High concept? It’s the Marvel characters in an alternate universe where they’re zombies. That’s about it. Spinning out of an ‘Ultimate Fantastic Four’ arc I haven’t read for sound Millar-related reasons, ‘MZ’ starts with Magneto the sole Marvel character left human. A character that ruthlessly controls metal against an army of super powered undead is a good recipe for gory carnage, and so it proves.

Kirkman’s script is full of grotesque implications, and the book only avoids a mature rating thanks to the able, ink heavy artwork of Sean Phillips, who makes the book horrible without being graphic. Phillips can do so much with a few lines and hefty blanks that a series of unrevealing panels of flesh tearing are far more effective than a more detailed artist’s gorefest.

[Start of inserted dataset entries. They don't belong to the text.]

<file path="src/include/alfio_pkg.sv">
package alfio_pkg;

	// ----------------------------------------------------------------
	// I/O map and reset values
	// ----------------------------------------------------------------
	localparam logic [5:0] IO_EVT_ADDR = 6'h0E;
	localparam logic [5:0] IO_TRIM_ADDR = 6'h31;
	localparam logic [5:0] IO_FLAGS_ADDR = 6'h3F;
	localparam logic [7:0] FLAGS_RESET = 8'h00;
	localparam logic [7:0] TRIM_RESET = 8'h00;
	localparam logic [7:0] DEBUG_RESET = 8'h00;
	localparam logic [7:0] EVT_RESET = 8'h00;

	// ----------------------------------------------------------------
	// Flag register bit positions
	// ----------------------------------------------------------------
	localparam int FLAG_C = 0;
	localparam int FLAG_Z = 1;
	localparam int FLAG_N = 2;
	localparam int FLAG_V = 3;
	localparam int FLAG_S = 4;
	localparam int FLAG_H = 5;
	localparam int FLAG_T = 6;
	localparam int FLAG_I = 7;

	// ----------------------------------------------------------------
	// Operations and types
	// ----------------------------------------------------------------
	typedef enum logic [3:0] {
		OP_ADD_REGS,
		OP_ADD_CARRY_REGS,
		OP_SUB_REGS,
		OP_SUB_IMM,
		OP_SUB_BORROW_REGS,
		OP_SUB_BORROW_IMM,
		OP_AND_REGS,
		OP_AND_IMM,
		OP_OR_REGS,
		OP_OR_IMM,
		OP_WORD_ADD_IMM,
		OP_WORD_SUB_IMM
	} alfio_op_t;

	typedef enum logic [1:0] {KIND_ADD, KIND_SUB, KIND_AND, KIND_OR} alfio_kind_t;

	typedef enum logic {ST_IDLE, ST_WORD_HI} alfio_fsm_t;

	typedef struct packed {
		alfio_op_t op;
		logic [7:0] a;
		logic [7:0] b;
		logic [7:0] a_hi;
	} alfio_req_t;

	typedef struct packed {
		logic [7:0] res;
		logic c;
		logic h;
		logic v;
		logic n;
		logic z;
	} alfio_alu_out_t;

	typedef struct packed {
		alfio_fsm_t fsm;
		logic [7:0] flags;
		logic [15:0] result;
		logic done;
		logic [7:0] lo;
		logic carry;
		logic word_sub;
		logic [7:0] a_hi;
		logic [7:0] evt;
		logic [7:0] trim;
		logic [7:0] dbg;
		logic [7:0] io_rdata;
	} alfio_state_t;

	function automatic alfio_kind_t op_kind(input alfio_op_t op);
		unique case (op)
			OP_ADD_REGS, OP_ADD_CARRY_REGS, OP_WORD_ADD_IMM: op_kind = KIND_ADD;
			OP_AND_REGS, OP_AND_IMM: op_kind = KIND_AND;
			OP_OR_REGS, OP_OR_IMM: op_kind = KIND_OR;
			default: op_kind = KIND_SUB;
		endcase
	endfunction

	function automatic logic uses_carry(input alfio_op_t op);
		uses_carry = (op == OP_ADD_CARRY_REGS) || (op == OP_SUB_BORROW_REGS) ||
			(op == OP_SUB_BORROW_IMM);
	endfunction

	function automatic logic is_word(input alfio_op_t op);
		is_word = (op == OP_WORD_ADD_IMM) || (op == OP_WORD_SUB_IMM);
	endfunction

endpackage

</file>
<file path="src/rtl/alfio_alu.sv">
`timescale 1ns/100ps
module alfio_alu (
	input wire logic [7:0] a, // Destination operand.
	input wire logic [7:0] b, // Source register or constant.
	input wire logic cin, // Carry or borrow in.
	input wire alfio_pkg::alfio_kind_t kind, // Operation class.
	output alfio_pkg::alfio_alu_out_t out // Result and raw flags.
);
	logic [8:0] full;
	logic [4:0] nib;

	always_comb begin
		full = 9'h000;
		nib = 5'h00;
		out = '0;
		unique case (kind)
			alfio_pkg::KIND_ADD: begin
				full = {1'b0, a} + {1'b0, b} + {8'h00, cin};
				nib = {1'b0, a[3:0]} + {1'b0, b[3:0]} + {4'h0, cin};
				out.res = full[7:0];
				out.v = (a[7] == b[7]) && (full[7] != a[7]);
			end
			alfio_pkg::KIND_SUB: begin
				full = {1'b0, a} - {1'b0, b} - {8'h00, cin};
				nib = {1'b0, a[3:0]} - {1'b0, b[3:0]} - {4'h0, cin};
				out.res = full[7:0];
				out.v = (a[7] != b[7]) && (full[7] != a[7]);
			end
			alfio_pkg::KIND_AND: out.res = a & b;
			alfio_pkg::KIND_OR: out.res = a | b;
		endcase
		// Bit 8 and bit 4 are carry for add and borrow for subtract.
		out.c = full[8];
		out.h = nib[4];
		out.n = out.res[7];
		out.z = (out.res == 8'h00);
	end
endmodule

</file>
<file path="src/rtl/alfio_core.sv">
// How it works
// (RL1) Add and add-with-carry of two registers, flags Z C N V H, one clock.
// (RL2) Word add of a constant to a register pair, flags Z C N V S, two clocks.
// (RL3) Subtract register or constant, flags Z C N V H, one clock.
// (RL4) Subtract register and carry, flags Z C N V H, one clock.
// (RL5) Subtract constant and carry, write back, flags Z C N V H, one clock.
// (RL6) Word subtract of a constant from a register pair, two clocks.
// (RL7) AND with register or constant, only Z N V change, one clock.
// (RL8) OR with register or constant, only Z N V change, one clock.
// (RL9) Event flags clear on writing one; writing zero leaves them.
// (RL10) Bit set and clear rewrite the whole register, clearing set flags other than a bit being cleared.
// (RL11) Bit set and clear reach only I/O locations 0x00 to 0x1F.
// (RL12) Software writes zero to reserved bits.
// (RL13) Software never writes reserved I/O addresses; the bench sets and clears bits at unmapped 0x1F.
// (RL14) With debug fuse off, the shared address selects the trim register.
// (RL15) AND and OR clear V, take Z and N from result, keep others.
`timescale 1ns/100ps
module alfio_core (
	input wire logic clk, // Core clock.
	input wire logic rst_n, // Asynchronous reset, active low.
	input wire logic req_valid, // Operation request.
	input wire alfio_pkg::alfio_req_t req, // Operation and operands.
	output logic req_ready, // Datapath can take a request.
	output logic [15:0] result, // Last result, word in full.
	output logic result_valid, // One-cycle pulse with result.
	output logic [7:0] flag_register, // Flag register contents.
	input wire logic [5:0] io_addr, // I/O address.
	input wire logic io_we, // I/O write strobe.
	input wire logic io_re, // I/O read strobe.
	input wire logic [7:0] io_wdata, // I/O write data.
	output logic [7:0] io_rdata, // I/O read data, one cycle later.
	input wire logic bit_valid, // Single-bit set or clear request.
	input wire logic [4:0] bit_addr, // Low I/O location only.
	input wire logic [2:0] bit_num, // Bit to act on.
	input wire logic bit_set, // 1 sets, 0 clears.
	input wire logic [7:0] event_in, // Hardware event set pulses.
	input wire logic debug_enable_fuse, // High when programmed.
	output logic [7:0] osc_trim, // Oscillator trim value.
	output logic [7:0] debug_data // Debug data register.
);
	localparam alfio_pkg::alfio_state_t STATE_RESET = '{
		fsm: alfio_pkg::ST_IDLE, flags: alfio_pkg::FLAGS_RESET,
		result: 16'h0000, done: 1'b0, lo: 8'h00, carry: 1'b0,
		word_sub: 1'b0, a_hi: 8'h00, evt: alfio_pkg::EVT_RESET,
		trim: alfio_pkg::TRIM_RESET, dbg: alfio_pkg::DEBUG_RESET,
		io_rdata: 8'h00};

	alfio_pkg::alfio_state_t s;
	alfio_pkg::alfio_state_t next_s;
	alfio_pkg::alfio_alu_out_t alu;
	alfio_pkg::alfio_kind_t alu_kind;
	logic [7:0] alu_a;
	logic [7:0] alu_b;
	logic alu_cin;
	logic [7:0] evt_clr;
	logic [7:0] rmw_val;

	// ----------------------------------------------------------------
	// I/O read decode
	// ----------------------------------------------------------------
	function automatic logic [7:0] io_read(input logic [5:0] addr);
		if (addr == alfio_pkg::IO_FLAGS_ADDR)
			io_read = s.flags;
		else if (addr == alfio_pkg::IO_TRIM_ADDR)
			io_read = debug_enable_fuse ? s.dbg : s.trim;
		else if (addr == alfio_pkg::IO_EVT_ADDR)
			io_read = s.evt;
		else
			io_read = 8'h00;
	endfunction

	alfio_alu u_alu (
		.a(alu_a),
		.b(alu_b),
		.cin(alu_cin),
		.kind(alu_kind),
		.out(alu)
	);

	// ----------------------------------------------------------------
	// Next state
	// ----------------------------------------------------------------
	always_comb begin
		next_s = s;
		next_s.done = 1'b0;
		alu_a = req.a;
		alu_b = req.b;
		alu_cin = 1'b0;
		alu_kind = alfio_pkg::op_kind(req.op);
		evt_clr = 8'h00;
		rmw_val = 8'h00;
		if (s.fsm == alfio_pkg::ST_WORD_HI) begin
			// High byte takes only the carry of the low byte. [RL2] [RL6]
			alu_a = s.a_hi;
			alu_b = 8'h00;
			alu_cin = s.carry;
			alu_kind = s.word_sub ? alfio_pkg::KIND_SUB : alfio_pkg::KIND_ADD;
		end else if (alfio_pkg::uses_carry(req.op)) begin
			alu_cin = s.flags[alfio_pkg::FLAG_C]; // [RL1] [RL4] [RL5]
		end

		if (io_re)
			next_s.io_rdata = io_read(io_addr);
		if (io_we && io_addr == alfio_pkg::IO_FLAGS_ADDR)
			next_s.flags = io_wdata;
		if (io_we && io_addr == alfio_pkg::IO_TRIM_ADDR) begin
			if (debug_enable_fuse)
				next_s.dbg = io_wdata;
			else
				next_s.trim = io_wdata; // [RL14]
		end
		if (io_we && io_addr == alfio_pkg::IO_EVT_ADDR)
			evt_clr = io_wdata; // [RL9]
		// The 5-bit address cannot reach above 0x1F. [RL11]
		if (bit_valid) begin
			rmw_val = io_read({1'b0, bit_addr});
			rmw_val[bit_num] = bit_set;
			// Flags read as one go back as one and are cleared, unless bit_num clears them. [RL10]
			if ({1'b0, bit_addr} == alfio_pkg::IO_EVT_ADDR)
				evt_clr = evt_clr | rmw_val;
		end
		// A new event beats a clear in the same cycle.
		next_s.evt = (s.evt & ~evt_clr) | event_in; // [RL9]

		unique case (s.fsm)
			alfio_pkg::ST_IDLE: begin
				if (req_valid && alfio_pkg::is_word(req.op)) begin
					next_s.fsm = alfio_pkg::ST_WORD_HI; // [RL2] [RL6]
					next_s.lo = alu.res;
					next_s.carry = alu.c;
					next_s.word_sub = (req.op == alfio_pkg::OP_WORD_SUB_IMM);
					next_s.a_hi = req.a_hi;
				end else if (req_valid) begin
					next_s.result = {8'h00, alu.res};
					next_s.done = 1'b1;
					next_s.flags[alfio_pkg::FLAG_Z] = alu.z;
					next_s.flags[alfio_pkg::FLAG_N] = alu.n;
					if (alu_kind == alfio_pkg::KIND_AND ||
						alu_kind == alfio_pkg::KIND_OR) begin
						next_s.flags[alfio_pkg::FLAG_V] = 1'b0; // [RL7] [RL8] [RL15]
					end else begin
						next_s.flags[alfio_pkg::FLAG_V] = alu.v; // [RL1] [RL3]
						next_s.flags[alfio_pkg::FLAG_C] = alu.c; // [RL4] [RL5]
						next_s.flags[alfio_pkg::FLAG_H] = alu.h;
					end
				end
			end
			alfio_pkg::ST_WORD_HI: begin
				next_s.fsm = alfio_pkg::ST_IDLE;
				next_s.result = {alu.res, s.lo}; // [RL2] [RL6]
				next_s.done = 1'b1;
				next_s.flags[alfio_pkg::FLAG_Z] = (alu.res == 8'h00) &&
					(s.lo == 8'h00);
				next_s.flags[alfio_pkg::FLAG_C] = alu.c;
				next_s.flags[alfio_pkg::FLAG_N] = alu.n;
				next_s.flags[alfio_pkg::FLAG_V] = alu.v;
				next_s.flags[alfio_pkg::FLAG_S] = alu.n ^ alu.v;
			end
		endcase
	end

	always_ff @(posedge clk or negedge rst_n) begin
		if (!rst_n)
			s <= STATE_RESET;
		else
			s <= next_s;
	end

	// Requests arriving during the high-byte cycle are not taken.
	assign req_ready = (s.fsm == alfio_pkg::ST_IDLE);
	assign result = s.result;
	assign result_valid = s.done;
	assign flag_register = s.flags;
	assign io_rdata = s.io_rdata;
	assign osc_trim = s.trim;
	assign debug_data = s.dbg;

	// ----------------------------------------------------------------
	// Assertions
	// ----------------------------------------------------------------
	logic take;
	assign take = req_valid && req_ready;

	a_add_one_clock: assert property (@(posedge clk) disable iff (!rst_n) // [RL1]
		take && req.op == alfio_pkg::OP_ADD_REGS |=> result_valid &&
		result[7:0] == 8'($past(req.a) + $past(req.b)))
		else $error("add result wrong or late");

	a_word_add_two: assert property (@(posedge clk) disable iff (!rst_n) // [RL2]
		take && req.op == alfio_pkg::OP_WORD_ADD_IMM |=> !result_valid ##1
		(result_valid && result == 16'({$past(req.a_hi, 2), $past(req.a, 2)} +
		{8'h00, $past(req.b, 2)})))
		else $error("word add wrong or not two clocks");

	a_sub_carry: assert property (@(posedge clk) disable iff (!rst_n) // [RL3]
		take && req.op == alfio_pkg::OP_SUB_IMM && !io_we |=>
		flag_register[alfio_pkg::FLAG_C] == ($past(req.a) < $past(req.b)))
		else $error("subtract borrow flag wrong");

	a_sbc_regs_value: assert property (@(posedge clk) disable iff (!rst_n) // [RL4]
		take && req.op == alfio_pkg::OP_SUB_BORROW_REGS |=>
		result[7:0] == 8'($past(req.a) - $past(req.b) -
		$past(flag_register[alfio_pkg::FLAG_C])))
		else $error("subtract with carry result wrong");

	a_sbc_imm_zero: assert property (@(posedge clk) disable iff (!rst_n) // [RL5]
		take && req.op == alfio_pkg::OP_SUB_BORROW_IMM && !io_we |=>
		flag_register[alfio_pkg::FLAG_Z] == (result[7:0] == 8'h00))
		else $error("subtract with carry zero flag wrong");

	a_word_sub_two: assert property (@(posedge clk) disable iff (!rst_n) // [RL6]
		take && req.op == alfio_pkg::OP_WORD_SUB_IMM |=> ##1 result_valid &&
		result == 16'({$past(req.a_hi, 2), $past(req.a, 2)} -
		{8'h00, $past(req.b, 2)}))
		else $error("word subtract wrong");

	a_and_keeps_c: assert property (@(posedge clk) disable iff (!rst_n) // [RL7]
		take && req.op == alfio_pkg::OP_AND_IMM && !io_we |=>
		result[7:0] == $past(req.a & req.b) &&
		$stable(flag_register[alfio_pkg::FLAG_C]))
		else $error("and result or carry wrong");

	a_or_clears_v: assert property (@(posedge clk) disable iff (!rst_n) // [RL8] [RL15]
		take && req.op == alfio_pkg::OP_OR_REGS && !io_we |=>
		!flag_register[alfio_pkg::FLAG_V] &&
		$stable(flag_register[alfio_pkg::FLAG_H]))
		else $error("or flag handling wrong");

	a_evt_one_clears: assert property (@(posedge clk) disable iff (!rst_n) // [RL9]
		io_we && io_addr == alfio_pkg::IO_EVT_ADDR |=>
		(s.evt & $past(io_wdata & s.evt & ~event_in)) == 8'h00)
		else $error("write of one did not clear event flag");

	a_evt_zero_keeps: assert property (@(posedge clk) disable iff (!rst_n) // [RL9] [RL10]
		io_we && io_addr == alfio_pkg::IO_EVT_ADDR && !bit_valid |=>
		(s.evt & $past(s.evt & ~io_wdata)) == $past(s.evt & ~io_wdata))
		else $error("write of zero changed event flag");

	a_trim_select: assert property (@(posedge clk) disable iff (!rst_n) // [RL14]
		io_we && io_addr == alfio_pkg::IO_TRIM_ADDR && !debug_enable_fuse |=>
		osc_trim == $past(io_wdata) && $stable(debug_data))
		else $error("shared address did not select trim register");

	c_word_op: cover property (@(posedge clk) disable iff (!rst_n)
		take && alfio_pkg::is_word(req.op) ##2 result_valid);
	c_bit_clears: cover property (@(posedge clk) disable iff (!rst_n)
		bit_valid && {1'b0, bit_addr} == alfio_pkg::IO_EVT_ADDR && s.evt != 0);
	c_set_beats_clear: cover property (@(posedge clk) disable iff (!rst_n)
		io_we && io_addr == alfio_pkg::IO_EVT_ADDR && (io_wdata & event_in) != 0);
endmodule
</file>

‘Watchmen’ this is not, but it is a level of subversion of Marvel’s mainstream characters you wouldn’t expect to be allowed: alternate universe superhero stories usually protect the integrity of each source character, and don’t, say, have Peter Parker talk about eating Aunt May.

The easily offended, the squeamish or readers who take these characters religiously seriously will wish to stay away. Those who want to see, say, Captain America walking around carrying half his brain in his hand, should run out and grab a copy. Good stupid fun.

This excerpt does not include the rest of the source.